24L’« Héritage Culturel » est un concept central en sciences humaines ; grâce à de gros budgets ces dernières décennies, il est désormais accessible sur Internet. L’élaboration de cet héritage culturel n’est pas une mince affaire, cependant, puisque celui-ci regroupe plus ou moins tout ce qui est issu de la main de l’homme ou touché par lui. Selon une définition formulée par la Banque Mondiale à une conférence en 1988, « l’Héritage Culturel regroupe la culture matérielle, sous la forme d’objets, de structures, de sites, de paysages et la culture vivante (ou expressive) que l’on rencontre sous différentes formes, musique, artisanat, arts du spectacle, littérature, tradition orale et langue. L’accent porte sur la continuité culturelle associant passé, présent et avenir, en reconnaissant que la culture est organique et en évolution. » Ce n’est pas seulement la taille de cet objet fétiche des sciences humaines qui le rend difficile à mettre sur Internet. Le problème majeur est sans doute sa diversité qui rend les recherches difficiles sur Internet, car cette capacité de recherche suppose des méta-données qui présupposent un consensus concernant les ontologies. Le projet sur l’Héritage Culturel Européen en Ligne (ECHO) déclare dans son rapport (Strömqvist et al., 2004) sur l’état de la question concernant sa mise sur Internet que « ... l’explication de l’absence de contenus numériques accessibles dans les sciences humaines est partiellement liée jusqu’à présent à l’absence de méta-données, d’infrastructures et d’inter-opérabilité, ainsi qu’à un manque de souci pour la perspective des usagers. »
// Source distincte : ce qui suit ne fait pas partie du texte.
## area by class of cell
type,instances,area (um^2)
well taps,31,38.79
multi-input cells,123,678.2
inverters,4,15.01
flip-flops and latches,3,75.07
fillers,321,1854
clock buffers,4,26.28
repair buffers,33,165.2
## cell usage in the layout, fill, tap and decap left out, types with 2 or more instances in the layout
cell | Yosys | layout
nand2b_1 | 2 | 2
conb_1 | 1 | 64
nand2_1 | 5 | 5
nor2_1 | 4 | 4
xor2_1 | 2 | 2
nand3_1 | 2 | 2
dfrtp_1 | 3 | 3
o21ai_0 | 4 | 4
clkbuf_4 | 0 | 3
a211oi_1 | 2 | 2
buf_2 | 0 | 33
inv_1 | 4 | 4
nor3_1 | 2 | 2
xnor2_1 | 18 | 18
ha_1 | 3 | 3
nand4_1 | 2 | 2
--- src/rtl/posit_pkg.sv ---
// Shared posit encoder definitions: default word geometry, special encodings
// and the per-stage payload types carried through the encode pipeline.
package posit_pkg;

  function automatic int log2(input int n);
    int r = 0;
    while ((1 << r) < n) r++;
    return r;
  endfunction

  localparam int POSIT_N  = 16;
  localparam int POSIT_ES = 2;
  localparam int POSIT_BS = log2(POSIT_N);

  localparam logic [POSIT_N-1:0] NAR    = {1'b1, {(POSIT_N-1){1'b0}}};
  localparam logic [POSIT_N-1:0] ZERO   = '0;
  localparam logic [POSIT_N-1:0] MAXPOS = {1'b0, {(POSIT_N-1){1'b1}}};
  localparam logic [POSIT_N-1:0] MINPOS = {{(POSIT_N-1){1'b0}}, 1'b1};

  typedef enum logic [2:0] {
    SP_NONE,
    SP_ZERO,
    SP_NAR,
    SP_MAXPOS,
    SP_MINPOS
  } special_t;

  typedef struct packed {
    logic                       valid;
    special_t                   special;
    logic                       sign;
    logic [POSIT_BS-1:0]        r;
    logic                       polarity;
    logic [POSIT_ES-1:0]        exp;
    logic [POSIT_N-POSIT_ES-1:0] mant;
    logic                       sticky;
  } s1_payload_t;

  typedef struct packed {
    logic               valid;
    special_t           special;
    logic               sign;
    logic [POSIT_N-2:0] mag;
  } s2_payload_t;

endpackage

--- src/rtl/DSR_right_N_S.sv ---
// Dynamic logarithmic right shifter: c = a >> b, zero fill.
module DSR_right_N_S #(
  parameter int N = 32,
  parameter int S = 5
) (
  input  logic [N-1:0] a,
  input  logic [S-1:0] b,
  output logic [N-1:0] c
);

  always_comb begin
    c = a;
    for (int i = 0; i < S; i++) begin
      if (b[i]) c = c >> (2 ** i);
    end
  end

endmodule

--- src/rtl/posit_encode_pipe.sv ---
// Three-stage posit packer: classify/regime, shift/round-to-nearest-even,
// then sign and special substitution, with a stall-aware valid/ready chain.
module posit_encode_pipe
  import posit_pkg::*;
#(
  parameter int N  = POSIT_N,
  parameter int es = POSIT_ES,
  parameter int Bs = log2(N)
) (
  input  logic          clk,
  input  logic          rst_n,
  input  logic          in_valid,
  output logic          in_ready,
  input  logic          in_sign,
  input  logic          in_zero,
  input  logic          in_nar,
  input  logic [Bs:0]   in_k,
  input  logic [es-1:0] in_exp,
  input  logic [N-es-1:0] in_mant,
  input  logic          in_sticky,
  output logic          out_valid,
  input  logic          out_ready,
  output logic [N-1:0]  out_posit
);

  localparam logic signed [Bs:0] K_MAX = (Bs+1)'(N - 2);
  localparam logic signed [Bs:0] K_MIN = (Bs+1)'(-(N - 2));

  s1_payload_t s1_reg, s1_next;
  s2_payload_t s2_reg, s2_next;
  logic         s3_valid_reg;
  logic [N-1:0] s3_posit_reg, s3_posit_next;
  logic         en1, en2, en3;

  assign en3      = !s3_valid_reg | out_ready;
  assign en2      = !s2_reg.valid | en3;
  assign en1      = !s1_reg.valid | en2;
  assign in_ready = en1;

  // S1: classify and derive the regime run length
  logic signed [Bs:0] k;
  assign k = signed'(in_k);

  always_comb begin
    s1_next          = '0;
    s1_next.valid    = in_valid;
    s1_next.sign     = in_sign;
    s1_next.exp      = in_exp;
    s1_next.mant     = in_mant;
    s1_next.sticky   = in_sticky;
    s1_next.polarity = ~in_k[Bs];
    s1_next.special  = SP_NONE;
    if (in_nar)            s1_next.special = SP_NAR;
    else if (in_zero)      s1_next.special = SP_ZERO;
    else if (k >= K_MAX)   s1_next.special = SP_MAXPOS;
    else if (k < K_MIN)    s1_next.special = SP_MINPOS;
    // Low Bs bits suffice: saturated cases never use r
    if (in_k[Bs]) s1_next.r = ~in_k[Bs-1:0] + Bs'(1);
    else          s1_next.r = in_k[Bs-1:0] + Bs'(1);
  end

  // S2: place {exp,mant} behind the regime and round
  logic [2*N-1:0] shift_in, shifted, regime, str;
  logic [Bs-1:0]  shamt;
  logic [N-2:0]   mag;
  logic           guard, sticky, round_up;

  assign shift_in = {s1_reg.exp, s1_reg.mant, {N{1'b0}}};
  assign shamt    = s1_reg.r + Bs'(1);

  DSR_right_N_S #(.N(2*N), .S(Bs)) u_dsr (
    .a(shift_in),
    .b(shamt),
    .c(shifted)
  );

  always_comb begin
    regime   = s1_reg.polarity ? ~({(2*N){1'b1}} >> s1_reg.r)
                               : ({1'b1, {(2*N-1){1'b0}}} >> s1_reg.r);
    str      = regime | shifted;
    mag      = str[2*N-1:N+1];
    guard    = str[N];
    sticky   = (|str[N-1:0]) | s1_reg.sticky;
    round_up = guard & (mag[0] | sticky);

    s2_next         = '0;
    s2_next.valid   = s1_reg.valid;
    s2_next.special = s1_reg.special;
    s2_next.sign    = s1_reg.sign;
    case (s1_reg.special)
      SP_MAXPOS: s2_next.mag = MAXPOS[N-2:0];
      SP_MINPOS: s2_next.mag = MINPOS[N-2:0];
      default:   s2_next.mag = mag + {{(N-2){1'b0}}, round_up};
    endcase
  end

  // S3: apply sign; NaR and zero bypass the magnitude path
  logic [N-1:0] mag_w;
  assign mag_w = {1'b0, s2_reg.mag};

  always_comb begin
    s3_posit_next = s2_reg.sign ? -mag_w : mag_w;
    if (s2_reg.special == SP_NAR)       s3_posit_next = NAR;
    else if (s2_reg.special == SP_ZERO) s3_posit_next = ZERO;
  end

  always_ff @(posedge clk or negedge rst_n) begin
    if (!rst_n) begin
      s1_reg       <= '0;
      s2_reg       <= '0;
      s3_valid_reg <= 1'b0;
      s3_posit_reg <= '0;
    end else begin
      if (en1) s1_reg <= s1_next;
      if (en2) s2_reg <= s2_next;
      if (en3) begin
        s3_valid_reg <= s2_reg.valid;
        s3_posit_reg <= s3_posit_next;
      end
    end
  end

  assign out_valid = s3_valid_reg;
  assign out_posit = s3_posit_reg;

endmodule

--- config.mk ---
export PLATFORM = sky130hd
export DESIGN_NAME = posit_encode_pipe
export DESIGN_NICKNAME = d
export VERILOG_FILES = /design/src/rtl/posit_pkg.sv /design/src/rtl/DSR_right_N_S.sv /design/src/rtl/posit_encode_pipe.sv
export SDC_FILE = /design/constraint.sdc
export NUM_CORES = 1
export LEC_CHECK = 0
export ABC_AREA = 1
export BUFFER_PORTS_ARGS = -buffer_cell sky130_fd_sc_hd__buf_4
export CAP_MARGIN = 25
export CELL_PAD_IN_SITES_DETAIL_PLACEMENT = 0
export CELL_PAD_IN_SITES_GLOBAL_PLACEMENT = 2
export CORE_ASPECT_RATIO = 1.25
export CORE_MARGIN = 2
export CORE_UTILIZATION = 34
export CTS_BUF_LIST = sky130_fd_sc_hd__clkbuf_4
export CTS_CLUSTER_SIZE = 12
export DETAILED_ROUTE_END_ITERATION = 10
export HOLD_SLACK_MARGIN = 0.06
export PLACE_DENSITY_LB_ADDON = 0.1
export SETUP_SLACK_MARGIN = 0.05
export SYNTH_ARGS = -nofsm -noshare
export SYNTH_HDL_FRONTEND = slang
export SYNTH_HIERARCHICAL = 1
export SYNTH_SLANG_ARGS = --single-unit
--- constraint.sdc ---
create_clock -name clk -period 3.4 [get_ports clk]
set_clock_uncertainty 0.15 [all_clocks]
set_input_delay 0 -clock clk [delete_from_list [all_inputs] [get_ports clk]]
set_output_delay 0 -clock clk [all_outputs]
set_load 0.05 [all_outputs]
---- Word-level counts from Yosys, hierarchy flattened ----
Cells that the tools add are included.
operators by class
  $add $sub $neg .......................... 5
  order comparisons ....................... 2
  eq/ne operators ......................... 4
  shift operators ......................... 2
  muxes and demuxes ....................... 14
  bitwise gates (word level) .............. 10
  reduce and logical (&&, ||, !) cells .... 4
operator list
  operator                                             count
  two-way mux 32 bit                                   5
  right shift 32 x 4 -> 32 bit (first input constant)  2
  two-way mux 16 bit                                   3
  NOT 32 bit                                           1
  bitwise OR 32 bit                                    1
  one-hot mux 15 bit (2 select lines)                  1
  negator 15 -> 16 bit                                 1
  OR reduction 16 bit                                  1
  adder 15 x 1 -> 15 bit                               1
  adder 4 x 1 -> 4 bit (second input constant)         3
  two-way mux 3 bit                                    4
  == test 3 x 2 -> 1 bit (second input constant)       2
  >= comparator 5 bit (second input constant)          1
  less-than comparator 5 bit (second input constant)   1
  bitwise OR 1 bit                                     5
  two-way mux 4 bit                                    1
  NOT 4 bit                                            1
  == test 3 x 1 -> 1 bit (second input constant)       1
  == test 3 bit (second input constant)                1
  logical NOT 1 bit                                    3
  AND 1 bit                                            1
  NOT 1 bit                                            1
storage, ports and cells
  register bits after elaboration ......... 64
  logic and storage cells ................. 55

---- Longest topological paths before layout ----
Gate-level depths: netlist of the first run.
  depth after elaboration ................. 12
  mapped depth ............................ 22
  gate-level depth less buffers ........... 20

---- By module ----
The synthesis of the first run kept the hierarchy.
modules (own cells, without submodules)
  module             times used  cells an instance  area an instance (µm²)  seq. area each (µm²)
  posit_encode_pipe  1           525                3868.7                  1601.5
  DSR_right_N_S      1           326                1395.1                  0.0

---- Worst setup path before layout of the first run ----
Ideal clock, no wire load.
  path kind ............................... reg2reg
  from .................................... register s1_reg[18] (netlist name)
  to ...................................... register s2_reg (netlist bit mag_w[10])
  setup time .............................. 133 ps
  data arrival time ....................... 2591 ps
  required time ........................... 3117 ps
  setup slack ............................. 526 ps
  cell stages (with the launch flop) ...... 22
  path through ............................ dfrtp_1 > ha_1 > ha_1 > inv_1 > buf_2 > clkbuf_1 > nand3_1 > nand2_1 > nand2_1 > nand2_1 > inv_1 > nand2_2 > nand2_2 > inv_1 > ha_1 > nand2_2 > nor2_2 > nand2_2 > nor2_1 > nand2_1 > nand3_1 > a21oi_1
on the way
  elaborated cells on any way between the ends .. 16
  those cells by class .................... add/sub: 2; shift: 2; mux: 6; bitwise: 5; reduce/logical: 1
RTL lines
  what                                 RTL line                  RTL
  from (decl)                          posit_encode_pipe.sv:29   s1_payload_t s1_reg, s1_next;
  from (signal assigned)               posit_encode_pipe.sv:114  if (en1) s1_reg <= s1_next;
  adder 4 x 1 -> 4 bit                 posit_encode_pipe.sv:69   assign shamt = s1_reg.r + Bs'(1);
  named net shamt[2]                   posit_encode_pipe.sv:64   logic [Bs-1:0] shamt;
  two-way mux 32 bit (2 in a row)      DSR_right_N_S.sv:14       if (b[i]) c = c >> (2 ** i);
  named net shifted[16]                posit_encode_pipe.sv:63   logic [2*N-1:0] shift_in, shifted, regime, str;
  bitwise OR 32 bit                    posit_encode_pipe.sv:80   str = regime | shifted;
  AND 1 bit                            posit_encode_pipe.sv:84   round_up = guard & (mag[0] | sticky);
  adder 15 x 1 -> 15 bit               posit_encode_pipe.sv:93   default: s2_next.mag = mag + {{(N-2){1'b0}}, round_up};
  one-hot mux 15 bit (2 select lines)  posit_encode_pipe.sv:90   case (s1_reg.special)
  to (signal assigned)                 posit_encode_pipe.sv:115  if (en2) s2_reg <= s2_next;
  to (decl)                            posit_encode_pipe.sv:30   s2_payload_t s2_reg, s2_next;
The timed path passes the listed nets, and every way through them passes these cells.
A chain may end at the register's enable or synchronous reset.

---- Worst setup path in the final report of the first run ----
  from .................................... register s1_reg[18] (netlist name)
  to ...................................... register s2_reg (netlist bit mag_w[0])
on the way
  elaborated cells on any way between the ends .. 16
  those cells by class .................... add/sub: 2; shift: 2; mux: 6; bitwise: 5; reduce/logical: 1
RTL lines
  what                                 RTL line                 RTL
  adder 4 x 1 -> 4 bit                 posit_encode_pipe.sv:69
  named net shamt[2]                   posit_encode_pipe.sv:64
  two-way mux 32 bit (2 in a row)      DSR_right_N_S.sv:14
  named net shifted[3]                 posit_encode_pipe.sv:63
  bitwise OR 32 bit                    posit_encode_pipe.sv:80
  OR reduction 16 bit                  posit_encode_pipe.sv:83  sticky = (|str[N-1:0]) | s1_reg.sticky;
  bitwise OR 1 bit                     posit_encode_pipe.sv:83
  bitwise OR 1 bit                     posit_encode_pipe.sv:84
  AND 1 bit                            posit_encode_pipe.sv:84
  adder 15 x 1 -> 15 bit               posit_encode_pipe.sv:93
  one-hot mux 15 bit (2 select lines)  posit_encode_pipe.sv:90
The timed path passes the listed nets, and every way through them passes these cells.

==> impl_metrics.ini, run 1 <==
[worst_setup_path]
cp_slowest_cell = dfrtp_2
worstSetupStartpointType = flop
reg2regPathDepth = 16
worstPathArrival_ns = 3.29
crit_family = simple AND/OR/NAND/NOR gates
reg2reg_to = mag_w[0]
rrSetupSlack_ns = 0.29
cp_max_fo = 16
critical_path_required_ns = 3.58
critical_path_class = reg -> reg
cp_common_cell = nand2_1
cp_num_buf_inv = 4
r2r-start = s1_reg[18]
slowest_delay_ns = 0.46
worstPathCellList = ha_1, ha_1, inv_2, inv_4, clkbuf_16, nand3_1, nand2_1, nand2_1, nand2_1, or2_2, nor4_1, nand4_1, nand3b_1, nand4_1, nand2_1, inv_1
cp-end-kind = flop

[power]
irDropWorstVdd_mv = 0.2203
power_mw = 4.557
p_leak_nw = 3.427
power_density_nw_per_um2 = 696.2

[detailed_routing]
vias = 5586
viasPerCell = 4.787
initialDrtViolationCount = 267
wl_per_cell_um = 13.45
routed_wl_mm = 15.69
drtAntennaViolNets = 0
drc = 0
drt-pass1-iter-count = 4

[clocking]
cts_tree = built
cts_max_level = 3
clockBufferDepth = 2
clock_latency_ns = 0.44
cts_sinks = 64
cts_root_buf = clkbuf_4
clk_pin_slew_ns = 0.13
numCtsBuffers = 9

[floorplan]
rows = 50
die_y_um = 143.1
pin_count = 47
start_util_pct = 34.91
core_um2 = 15080
die_area_um2 = 16500
fp.dieW_um = 115.3

[timing]
fin_crit_sh_pct = 91.56
setup_tns_ns = 0
fin_ws_ns = 0.2870
timing.slew.headroom_pct = 54.66
finalCriticalPeriod_ns = 3.113
worst_pin_slew_ns = 0.6759
finalMaxSlewViolations = 0
hold_violations = 0
rsz0062_at_grt = false
holdWs_ns = 0.1333
finalSetupViolCount = 0
fmax_mhz = 321.2

[global_route]
track_usage_pct = 19.55
grt_pass1_wl_mm = 25.59
grt_antenna_before_repair = 1
grt_pass1_vias = 5241
grt_max_degree = 40
gr-total-overflow = 0

[place]
gp_congestion = 0.8590
placed_area_um2 = 5946
pre_cts_ws_ns = 0.2391
dpl.cell_count = 1110
port_buffers = 46
dp_hpwl_mm = 11.33

[final_layout]
fill_cells = 1664
fin_nets = 995
utilization_pct = 43.41
area_growth_pct = 24.34
drive_above_1_share_pct = 11.80
stdcell_count = 1167
design_area_um2 = 6545
largest_register_ffs = 27

[logic_synthesis]
syn_inst = 851
ys_types = 39
yosys_warnings = 6
yosysSeqAreaShare_pct = 30.43
avgSynthCellArea_um2 = 6.185
ys_seq_elements = 64
netlist_area_um2 = 5264

[flow_run]
max_cap_violations = 0

[worst_hold_path]
min_path_cells = 3
holdPathEnd = s1_reg[26]
hold_class = in -> reg
hp-start = in_valid

[run_status]
outcome = finished, final reports clean
==> worst max-delay path by stage <==
| stage | from | to | slack, ns | depth (start not counted) |
|---|---|---|---|---|
| floorplan | s1_reg[18] | mag_w[10] | 0.53 | 21 |
| global placement | s1_reg[18] | mag_w[0] | 0.28 | 16 |
| detailed placement | s1_reg[18] | mag_w[0] | 0.24 | 16 |
| CTS | s1_reg[18] | mag_w[0] | 0.21 | 16 |
| global route | s1_reg[18] | mag_w[0] | 0.06 | 16 |
| finish | s1_reg[18] | mag_w[0] | 0.29 | 16 |
==> cell usage after synthesis (all sizes together) <==
library cell | instances | share of area [%]
ha | 13 | 3.1
o221ai | 1 | 0.17
dfrtp | 64 | 30
nor4 | 3 | 0.36
a22oi | 2 | 0.29
or2 | 4 | 0.48
clkbuf | 16 | 1.1
xor2 | 7 | 1.2
nand2 | 344 | 25
xnor2 | 5 | 0.83
o31ai | 2 | 0.29
a21oi | 25 | 2.4
nand3b | 7 | 1.3
nand4 | 10 | 1.2
o21ai | 36 | 3.4
nand3 | 147 | 14
clkinv | 3 | 0.24
o21bai | 5 | 0.71
buf | 23 | 2.4
conb | 1 | 0.071
a32o | 2 | 0.38
nor3 | 6 | 0.57
o32ai | 1 | 0.17
inv | 65 | 4.7
nor2 | 59 | 5.1
==> cell type report <==
cell class	instances	area (µm²)	area share [%]
timing repair buffer	100	937.1	14.32
antenna	1	2.502	0.03823
multi-input combinational	710	3339	51.02
clock inverter	7	72.57	1.109
inverter	68	261.5	3.995
sequential	64	1604	24.51
clock buffer	9	67.56	1.032
tap	208	260.3	3.976
==> tightest hold or removal path, stage by stage <==
cell and delay [ns]:
dlygate4sd3_1 0.52, buf_4 0.09, or2_2 0.08
==> placed cells by master (no fill, tap or decap), drive strengths merged <==
master and instances:
o32ai 1, a22oi 2, dlygate4sd3 36, o21bai 5, nand2 344, or2 4, nand4 10, bufinv 1
ha 13, nand3b 7, clkinvlp 1, conb 31, dfrtp 64, nand3 147, clkinv 8, inv 65
nor3 6, buf 62, xor2 7, o221ai 1, xnor2 5, a21oi 25, a32o 2, o21ai 36
o31ai 2, nor2 59, diode 1, nor4 3, clkbuf 11
==> routing by layer <==
| layer | global-route usage (%) | up-vias | share of wire [%] |
|---|---|---|---|
| li1 | - | 2930 | - |
| met1 | 22.73 | 2560 | 43 |
| met2 | 36.50 | 79 | 53 |
| met3 | 2.929 | 17 | 2.1 |
| met4 | 5.834 | 0 | 1.8 |
| met5 | 0 | - | 0 |
==> cell families (layout without fill, tap and decap cells) <==
family,after synthesis,after routing,synth area share (%)
DFF,64,64,30.43
other,1,32,0.07124
buffers and inverters,107,184,8.462
adders and majority gates,13,13,3.090
and+or+nand+nor,580,580,48.16
AOI/OAI and AO/OA,74,74,7.796
xor gates and xnor gates,12,12,1.997
==> report_power, final <==
part           switching (mW)  leakage (nW)  internal (mW)
Sequential              0.171         0.761          0.966
Clock                   0.309        0.0735          0.224
Combinational            1.87          2.59           1.02
Total                    2.35          3.43           2.21
==> what timing repair did <==
action                                 CTS  global route
setup endpoints to repair                0             7
hold buffers                            37             0
buffers inserted                         0             1
endpoints found under the hold margin  111             0
gates resized for setup                  0             9
(Power assumes the default switching activity.)
==> run 2: changes to the inputs <==
- BUFFER_PORTS_ARGS: -buffer_cell sky130_fd_sc_hd__buf_4 -> -buffer_cell sky130_fd_sc_hd__buf_2
- CORE_UTILIZATION: 34 -> 35
- CTS_CLUSTER_DIAMETER: not set -> 50
- SYNTH_HIERARCHICAL: 1 -> not set
==> impl_metrics.ini, run 2 <==
[worst_setup_path]
cp_slowest_cell = dfrtp_1
worstPathArrival_ns = 3.23
worstSetupStartpointType = flop
crit_family = simple AND/OR/NAND/NOR gates
critical_path_required_ns = 3.63
critical_path_class = reg -> reg
cp-end-kind = flop
worstPathCellList = ha_1, inv_1, ha_1, inv_2, nand3_1, nand2_1, nand2_1, nand3_1, nand2_2, inv_1, ha_1, nand2_2, nor2_8, nand3b_1, nand2_1, nand3_1, a21oi_1
slowest_delay_ns = 0.45
cp_max_fo = 17
cp_num_buf_inv = 3

[logic_synthesis]
netlist_area_um2 = 4526
yosysTopAreaCell = dfrtp_1
synth_most_common_cell = nand2_1
syn_inst = 651
synth_nets = 694
yosys_warnings = 0
ys_seq_elements = 64
synth_common_cells = 208 x nand2_1, 82 x nand3_1, 64 x dfrtp_1, 57 x inv_1, 48 x nor2_1
ys_types = 47
synth_edf_count = 0
synth_top_area_share_pct = 35.39
synth_ff_type = dfrtp_1
yosysSeqAreaShare_pct = 35.39
synth-async-reset-ratio_pct = 100.0
avgSynthCellArea_um2 = 6.952
synth_area_leaders = dfrtp_1 35%, nand2_1 17%, nand3_1 9.1%, inv_1 4.7%, o21ai_0 4.1%

[final_layout]
final_cell_mix = 208 x nand2_1, 82 x nand3_1, 62 x dfrtp_1, 57 x inv_1, 47 x nor2_1
area_growth_pct = 20.18
largest_register_ffs = 27
drive_above_1_share_pct = 15.16
final_common_cell = nand2_1
fin_nets = 770
fill_cells = 1380

[power]
p_leak_nw = 2.778
power_density_nw_per_um2 = 715.3
irDropWorstVdd_mv = 0.2409

[timing]
fmax_mhz = 334.2
setup_tns_ns = 0
hold_violations = 0
worst_pin_slew_ns = 0.7722
finalCriticalPeriod_ns = 2.992
holdWs_ns = 0.1059
finalSetupViolCount = 0
rsz0062_at_grt = false
timing.slew.headroom_pct = 48.46
fin_crit_sh_pct = 88.00
finalMaxSlewViolations = 0

[clocking]
cts_sinks = 64
cts_root_buf = clkbuf_4
cts_tree = built
clock_latency_ns = 0.46
numCtsBuffers = 9
postCtsSetupRepairBufs = 0
cts_max_level = 3
clk_pin_slew_ns = 0.14
clockBufferDepth = 2

[detailed_routing]
initialDrtViolationCount = 216
vias = 4392
routed_wl_mm = 12.48
drc = 0
viasPerCell = 4.875
drt-pass1-iter-count = 4
drtAntennaViolNets = 0
wl_per_cell_um = 13.85

[floorplan]
fp.dieW_um = 105.7
die_y_um = 131.1
die_area_um2 = 13860
pin_count = 47
start_util_pct = 35.74
core_um2 = 12660
rows = 46

[place]
port_buffers = 46
gp_congestion = 0.8552
dp_hpwl_mm = 9.618

[global_route]
grt_max_degree = 36
grt_pass1_wl_mm = 20.84
track_usage_pct = 18.82
grt_pass1_vias = 4351
gr-total-overflow = 0
grt_antenna_before_repair = 1

[flow_run]
max_cap_violations = 0

[run_status]
outcome = finished, final reports clean

[worst_hold_path]
hold_class = in -> reg
-- run 2: worst paths after layout --
kind                            startpoint       endpoint  slack (ns)  cells after the start
worst max-delay path            s1_reg[19]      mag_w[12]        0.41                     17
worst min-delay path            in_mant[6]      s1_reg[7]        0.11                      4
worst max register to register  s1_reg[19]      mag_w[12]        0.41                     17
worst min register to register  s1_reg[26]     s2_reg[19]        0.32                      2
max in group asynchronous            rst_n       mag_w[3]        2.17                      4
min in group asynchronous            rst_n  out_posit[11]        0.46                      4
25Le rapport ECHO sur l’état de la question qui cible quatre domaines des sciences humaines – les langues, l’ethnographie, les objets de musée, l’histoire des sciences et l’histoire de l’art – souligne plus loin « ... l’importance du partage des ressources comme moyen de parvenir à une utilisation plus efficace et créative des données et donc d’augmenter la vitalité de l’héritage culturel. Ce processus aura un effet positif déjà au sein des disciplines, mais son plus grand potentiel réside dans son application interdisciplinaire. » En outre, le rapport discute de ce qui semble être une asymétrie entre les activités typiquement menées par des groupes de recherche (GR) et celles des institutions culturelles (IC) comme les musées et les bibliothèques en ce qui concerne les données de recherche à leur disposition. En bref, les institutions culturelles sont douées pour archiver des données et les rendre accessibles, mais leur données sont sous-exploitées à des fins de recherche. En revanche, les groupes de recherche analysent les données qu’ils ont recueillies, mais ils ont tendance à ne pas rendre leurs données de recherche disponibles aux usagers en dehors de leur groupe de recherche. Aucun des deux (GR ou IC) n’a tendance à mener des activités éducatives en relation avec leurs données. À notre sens, ce dernier type d’activité est fondamental pour l’avancée des sciences humaines sur Internet.
4. Ressources linguistiques
26Un projet actuel largement inspiré de ECHO, la Gestion d’Accès Distribué des Ressources Linguistiques (DAM-LR), a concentré ses efforts sur les sciences du langage, pour faire avancer les technologies et les cadres de coopération et mettre en application l’accès et le partage des données sur Internet (visiter www.mpi.nl/DAM-LR/).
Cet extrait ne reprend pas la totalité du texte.